=== Section Start ===
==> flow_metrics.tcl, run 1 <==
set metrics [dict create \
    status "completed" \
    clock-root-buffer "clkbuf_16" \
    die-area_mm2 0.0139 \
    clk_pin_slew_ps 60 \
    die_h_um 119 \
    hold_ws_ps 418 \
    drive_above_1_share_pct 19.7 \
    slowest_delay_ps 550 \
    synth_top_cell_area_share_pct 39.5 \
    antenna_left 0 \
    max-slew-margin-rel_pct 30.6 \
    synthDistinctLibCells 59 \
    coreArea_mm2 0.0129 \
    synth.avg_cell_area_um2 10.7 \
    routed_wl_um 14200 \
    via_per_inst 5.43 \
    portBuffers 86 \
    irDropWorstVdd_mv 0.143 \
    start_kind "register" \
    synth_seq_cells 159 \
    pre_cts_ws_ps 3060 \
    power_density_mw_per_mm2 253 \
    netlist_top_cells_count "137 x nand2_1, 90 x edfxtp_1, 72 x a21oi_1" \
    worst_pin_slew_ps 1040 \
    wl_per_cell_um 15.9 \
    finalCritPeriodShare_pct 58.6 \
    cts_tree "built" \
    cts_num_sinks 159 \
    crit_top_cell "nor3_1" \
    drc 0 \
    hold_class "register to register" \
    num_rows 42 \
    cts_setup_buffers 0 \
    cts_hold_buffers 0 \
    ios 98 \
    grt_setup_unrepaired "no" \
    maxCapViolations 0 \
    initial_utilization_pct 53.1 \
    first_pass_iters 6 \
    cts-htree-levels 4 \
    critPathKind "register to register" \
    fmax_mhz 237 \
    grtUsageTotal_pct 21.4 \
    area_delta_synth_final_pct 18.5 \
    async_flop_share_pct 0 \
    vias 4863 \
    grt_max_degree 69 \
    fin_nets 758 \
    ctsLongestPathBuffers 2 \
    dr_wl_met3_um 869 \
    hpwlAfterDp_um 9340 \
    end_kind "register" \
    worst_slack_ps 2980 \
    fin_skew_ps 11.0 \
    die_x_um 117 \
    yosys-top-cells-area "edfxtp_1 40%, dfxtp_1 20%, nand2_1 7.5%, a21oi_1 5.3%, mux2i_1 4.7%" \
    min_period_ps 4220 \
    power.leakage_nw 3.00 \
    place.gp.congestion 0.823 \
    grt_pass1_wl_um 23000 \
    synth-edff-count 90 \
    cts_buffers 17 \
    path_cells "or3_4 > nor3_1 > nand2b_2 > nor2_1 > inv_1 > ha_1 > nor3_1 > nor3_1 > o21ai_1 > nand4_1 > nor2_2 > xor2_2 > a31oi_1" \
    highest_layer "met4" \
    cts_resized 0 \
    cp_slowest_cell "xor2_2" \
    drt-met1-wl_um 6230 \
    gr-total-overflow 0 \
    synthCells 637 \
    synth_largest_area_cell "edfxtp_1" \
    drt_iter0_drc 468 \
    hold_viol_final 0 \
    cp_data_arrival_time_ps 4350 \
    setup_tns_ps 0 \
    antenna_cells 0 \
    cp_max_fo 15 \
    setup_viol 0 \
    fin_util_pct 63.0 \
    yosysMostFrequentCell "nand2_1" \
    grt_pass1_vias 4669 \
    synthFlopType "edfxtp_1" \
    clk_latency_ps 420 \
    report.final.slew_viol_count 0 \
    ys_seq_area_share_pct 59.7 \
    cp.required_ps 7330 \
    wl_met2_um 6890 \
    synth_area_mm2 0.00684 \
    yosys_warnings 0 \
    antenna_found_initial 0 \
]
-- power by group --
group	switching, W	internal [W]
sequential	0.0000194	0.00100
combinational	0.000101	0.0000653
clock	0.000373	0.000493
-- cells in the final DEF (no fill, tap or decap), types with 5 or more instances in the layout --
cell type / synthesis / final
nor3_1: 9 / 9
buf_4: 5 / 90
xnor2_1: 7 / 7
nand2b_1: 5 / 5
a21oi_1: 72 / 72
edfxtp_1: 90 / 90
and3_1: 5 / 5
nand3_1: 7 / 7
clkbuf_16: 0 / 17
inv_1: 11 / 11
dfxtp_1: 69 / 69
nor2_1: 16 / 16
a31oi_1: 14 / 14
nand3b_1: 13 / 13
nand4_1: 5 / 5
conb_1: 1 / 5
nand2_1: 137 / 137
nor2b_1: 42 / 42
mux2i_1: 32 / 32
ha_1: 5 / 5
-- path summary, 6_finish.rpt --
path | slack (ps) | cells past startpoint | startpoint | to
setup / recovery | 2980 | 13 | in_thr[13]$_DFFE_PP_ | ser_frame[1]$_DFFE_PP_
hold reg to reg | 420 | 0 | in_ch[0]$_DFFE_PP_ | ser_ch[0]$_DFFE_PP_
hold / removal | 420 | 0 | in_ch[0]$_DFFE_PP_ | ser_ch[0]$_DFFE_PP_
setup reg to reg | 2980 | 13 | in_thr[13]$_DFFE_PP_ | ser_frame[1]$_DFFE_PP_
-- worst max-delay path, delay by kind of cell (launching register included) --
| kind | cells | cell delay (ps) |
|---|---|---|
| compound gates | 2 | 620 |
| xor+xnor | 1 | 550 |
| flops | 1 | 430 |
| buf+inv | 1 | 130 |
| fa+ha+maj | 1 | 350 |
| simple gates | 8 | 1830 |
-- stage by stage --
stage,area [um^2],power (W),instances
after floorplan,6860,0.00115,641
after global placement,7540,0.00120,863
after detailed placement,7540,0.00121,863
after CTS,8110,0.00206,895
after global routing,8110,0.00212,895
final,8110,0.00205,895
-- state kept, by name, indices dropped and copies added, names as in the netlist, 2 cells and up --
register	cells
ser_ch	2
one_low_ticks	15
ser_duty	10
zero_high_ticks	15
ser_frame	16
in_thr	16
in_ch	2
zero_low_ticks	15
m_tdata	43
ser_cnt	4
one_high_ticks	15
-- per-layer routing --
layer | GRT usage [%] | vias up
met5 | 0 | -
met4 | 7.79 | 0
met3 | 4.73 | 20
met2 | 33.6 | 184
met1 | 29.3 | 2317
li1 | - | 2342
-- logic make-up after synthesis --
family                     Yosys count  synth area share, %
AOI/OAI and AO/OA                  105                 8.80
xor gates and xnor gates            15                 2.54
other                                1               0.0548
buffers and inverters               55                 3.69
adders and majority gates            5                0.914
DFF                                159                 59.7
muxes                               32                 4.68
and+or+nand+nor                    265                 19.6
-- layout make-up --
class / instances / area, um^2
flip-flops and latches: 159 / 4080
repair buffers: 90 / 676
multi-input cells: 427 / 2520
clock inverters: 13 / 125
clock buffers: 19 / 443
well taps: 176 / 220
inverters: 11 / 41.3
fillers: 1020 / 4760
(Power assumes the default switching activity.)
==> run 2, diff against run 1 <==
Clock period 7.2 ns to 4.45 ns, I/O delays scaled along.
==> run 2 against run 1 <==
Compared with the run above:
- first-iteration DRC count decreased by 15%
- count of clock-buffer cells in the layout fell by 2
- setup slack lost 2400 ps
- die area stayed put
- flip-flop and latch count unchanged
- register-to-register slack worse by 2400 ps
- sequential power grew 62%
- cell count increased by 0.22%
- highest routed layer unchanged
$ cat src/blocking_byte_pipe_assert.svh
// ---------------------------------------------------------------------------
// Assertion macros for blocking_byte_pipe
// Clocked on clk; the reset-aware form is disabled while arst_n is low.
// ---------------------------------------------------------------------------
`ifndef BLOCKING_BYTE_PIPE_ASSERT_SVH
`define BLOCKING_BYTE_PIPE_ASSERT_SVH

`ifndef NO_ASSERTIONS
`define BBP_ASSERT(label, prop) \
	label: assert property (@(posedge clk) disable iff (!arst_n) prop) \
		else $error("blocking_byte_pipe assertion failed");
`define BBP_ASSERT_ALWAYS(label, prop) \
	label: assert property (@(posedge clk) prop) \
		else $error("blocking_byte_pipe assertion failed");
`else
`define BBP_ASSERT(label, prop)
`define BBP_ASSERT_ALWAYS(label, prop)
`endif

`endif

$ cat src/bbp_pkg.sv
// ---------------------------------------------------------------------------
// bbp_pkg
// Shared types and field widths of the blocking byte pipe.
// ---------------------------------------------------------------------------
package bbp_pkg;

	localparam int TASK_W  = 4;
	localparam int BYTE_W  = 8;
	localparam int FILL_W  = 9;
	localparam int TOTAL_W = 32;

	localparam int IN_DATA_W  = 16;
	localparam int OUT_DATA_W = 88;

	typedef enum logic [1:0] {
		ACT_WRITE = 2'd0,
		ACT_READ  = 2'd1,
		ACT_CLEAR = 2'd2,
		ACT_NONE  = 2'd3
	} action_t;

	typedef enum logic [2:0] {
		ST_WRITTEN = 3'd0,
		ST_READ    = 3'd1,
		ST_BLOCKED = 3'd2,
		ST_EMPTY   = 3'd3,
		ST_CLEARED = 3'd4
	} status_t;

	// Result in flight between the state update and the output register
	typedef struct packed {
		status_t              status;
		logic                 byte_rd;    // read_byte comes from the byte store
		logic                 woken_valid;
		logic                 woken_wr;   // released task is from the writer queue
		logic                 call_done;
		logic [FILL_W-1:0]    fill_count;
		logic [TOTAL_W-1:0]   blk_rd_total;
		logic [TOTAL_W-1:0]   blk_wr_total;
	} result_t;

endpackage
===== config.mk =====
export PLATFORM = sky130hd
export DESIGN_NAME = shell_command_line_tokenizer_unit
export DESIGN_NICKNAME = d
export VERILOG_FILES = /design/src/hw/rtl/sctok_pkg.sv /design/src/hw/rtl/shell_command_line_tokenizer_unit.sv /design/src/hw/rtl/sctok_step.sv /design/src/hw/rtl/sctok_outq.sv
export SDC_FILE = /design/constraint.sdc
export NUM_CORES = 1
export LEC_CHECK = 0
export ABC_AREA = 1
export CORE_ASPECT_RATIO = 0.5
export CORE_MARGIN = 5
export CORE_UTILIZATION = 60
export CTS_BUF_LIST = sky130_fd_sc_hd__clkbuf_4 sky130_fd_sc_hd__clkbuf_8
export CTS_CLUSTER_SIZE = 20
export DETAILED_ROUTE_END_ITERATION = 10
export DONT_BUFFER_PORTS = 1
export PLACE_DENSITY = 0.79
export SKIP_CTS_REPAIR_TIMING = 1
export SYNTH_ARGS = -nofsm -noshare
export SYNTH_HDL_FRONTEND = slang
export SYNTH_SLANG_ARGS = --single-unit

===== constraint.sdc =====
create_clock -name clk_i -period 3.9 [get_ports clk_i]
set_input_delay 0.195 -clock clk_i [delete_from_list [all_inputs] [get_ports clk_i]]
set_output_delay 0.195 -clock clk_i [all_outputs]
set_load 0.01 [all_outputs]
=== Section End ===
=== Section Start ===
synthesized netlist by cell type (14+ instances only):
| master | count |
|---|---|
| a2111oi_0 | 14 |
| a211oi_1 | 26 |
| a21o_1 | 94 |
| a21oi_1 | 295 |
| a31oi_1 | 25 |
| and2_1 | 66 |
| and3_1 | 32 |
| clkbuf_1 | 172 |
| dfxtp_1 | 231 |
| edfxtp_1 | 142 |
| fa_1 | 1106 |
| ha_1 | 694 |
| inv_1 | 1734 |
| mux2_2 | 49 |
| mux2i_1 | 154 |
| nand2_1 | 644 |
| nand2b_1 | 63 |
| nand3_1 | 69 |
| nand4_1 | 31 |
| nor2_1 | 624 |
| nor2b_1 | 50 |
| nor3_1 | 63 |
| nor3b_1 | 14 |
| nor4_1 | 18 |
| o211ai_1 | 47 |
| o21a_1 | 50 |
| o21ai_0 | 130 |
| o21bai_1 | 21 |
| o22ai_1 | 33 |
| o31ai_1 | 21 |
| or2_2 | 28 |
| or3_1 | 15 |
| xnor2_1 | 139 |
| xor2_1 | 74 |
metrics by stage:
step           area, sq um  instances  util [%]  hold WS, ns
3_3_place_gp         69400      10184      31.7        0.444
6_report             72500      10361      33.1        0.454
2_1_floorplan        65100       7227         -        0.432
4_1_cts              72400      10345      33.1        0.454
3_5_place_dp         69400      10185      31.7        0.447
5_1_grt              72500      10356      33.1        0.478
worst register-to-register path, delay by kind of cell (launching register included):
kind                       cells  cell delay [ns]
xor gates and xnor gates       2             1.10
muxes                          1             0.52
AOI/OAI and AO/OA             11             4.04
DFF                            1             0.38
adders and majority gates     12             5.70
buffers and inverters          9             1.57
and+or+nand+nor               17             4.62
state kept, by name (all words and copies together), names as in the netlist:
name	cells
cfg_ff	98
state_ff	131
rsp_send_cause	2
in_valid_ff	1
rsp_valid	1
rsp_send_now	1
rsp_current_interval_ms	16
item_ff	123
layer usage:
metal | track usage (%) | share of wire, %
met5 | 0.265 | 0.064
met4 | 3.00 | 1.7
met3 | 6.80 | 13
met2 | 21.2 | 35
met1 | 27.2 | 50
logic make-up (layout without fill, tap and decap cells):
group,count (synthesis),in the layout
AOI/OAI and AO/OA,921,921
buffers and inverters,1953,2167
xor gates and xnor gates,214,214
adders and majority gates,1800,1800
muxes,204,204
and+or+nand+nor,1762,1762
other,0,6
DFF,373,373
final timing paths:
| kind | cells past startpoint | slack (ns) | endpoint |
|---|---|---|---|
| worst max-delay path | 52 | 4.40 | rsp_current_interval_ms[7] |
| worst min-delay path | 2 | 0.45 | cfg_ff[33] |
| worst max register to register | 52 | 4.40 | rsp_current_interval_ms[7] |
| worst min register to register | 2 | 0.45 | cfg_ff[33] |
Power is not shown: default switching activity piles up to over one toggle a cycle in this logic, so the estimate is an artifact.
=== Section End ===
WORK INSTRUCTION: The lines to extract from the data above begin with the line containing "cp_data_arrival_time_ps 4350 \" and end with the line containing "-- stage by". Extract them exactly, including both.

RESPONSE TO THIS TASK:
    cp_data_arrival_time_ps 4350 \
    setup_tns_ps 0 \
    antenna_cells 0 \
    cp_max_fo 15 \
    setup_viol 0 \
    fin_util_pct 63.0 \
    yosysMostFrequentCell "nand2_1" \
    grt_pass1_vias 4669 \
    synthFlopType "edfxtp_1" \
    clk_latency_ps 420 \
    report.final.slew_viol_count 0 \
    ys_seq_area_share_pct 59.7 \
    cp.required_ps 7330 \
    wl_met2_um 6890 \
    synth_area_mm2 0.00684 \
    yosys_warnings 0 \
    antenna_found_initial 0 \
]
-- power by group --
group	switching, W	internal [W]
sequential	0.0000194	0.00100
combinational	0.000101	0.0000653
clock	0.000373	0.000493
-- cells in the final DEF (no fill, tap or decap), types with 5 or more instances in the layout --
cell type / synthesis / final
nor3_1: 9 / 9
buf_4: 5 / 90
xnor2_1: 7 / 7
nand2b_1: 5 / 5
a21oi_1: 72 / 72
edfxtp_1: 90 / 90
and3_1: 5 / 5
nand3_1: 7 / 7
clkbuf_16: 0 / 17
inv_1: 11 / 11
dfxtp_1: 69 / 69
nor2_1: 16 / 16
a31oi_1: 14 / 14
nand3b_1: 13 / 13
nand4_1: 5 / 5
conb_1: 1 / 5
nand2_1: 137 / 137
nor2b_1: 42 / 42
mux2i_1: 32 / 32
ha_1: 5 / 5
-- path summary, 6_finish.rpt --
path | slack (ps) | cells past startpoint | startpoint | to
setup / recovery | 2980 | 13 | in_thr[13]$_DFFE_PP_ | ser_frame[1]$_DFFE_PP_
hold reg to reg | 420 | 0 | in_ch[0]$_DFFE_PP_ | ser_ch[0]$_DFFE_PP_
hold / removal | 420 | 0 | in_ch[0]$_DFFE_PP_ | ser_ch[0]$_DFFE_PP_
setup reg to reg | 2980 | 13 | in_thr[13]$_DFFE_PP_ | ser_frame[1]$_DFFE_PP_
-- worst max-delay path, delay by kind of cell (launching register included) --
| kind | cells | cell delay (ps) |
|---|---|---|
| compound gates | 2 | 620 |
| xor+xnor | 1 | 550 |
| flops | 1 | 430 |
| buf+inv | 1 | 130 |
| fa+ha+maj | 1 | 350 |
| simple gates | 8 | 1830 |
-- stage by stage --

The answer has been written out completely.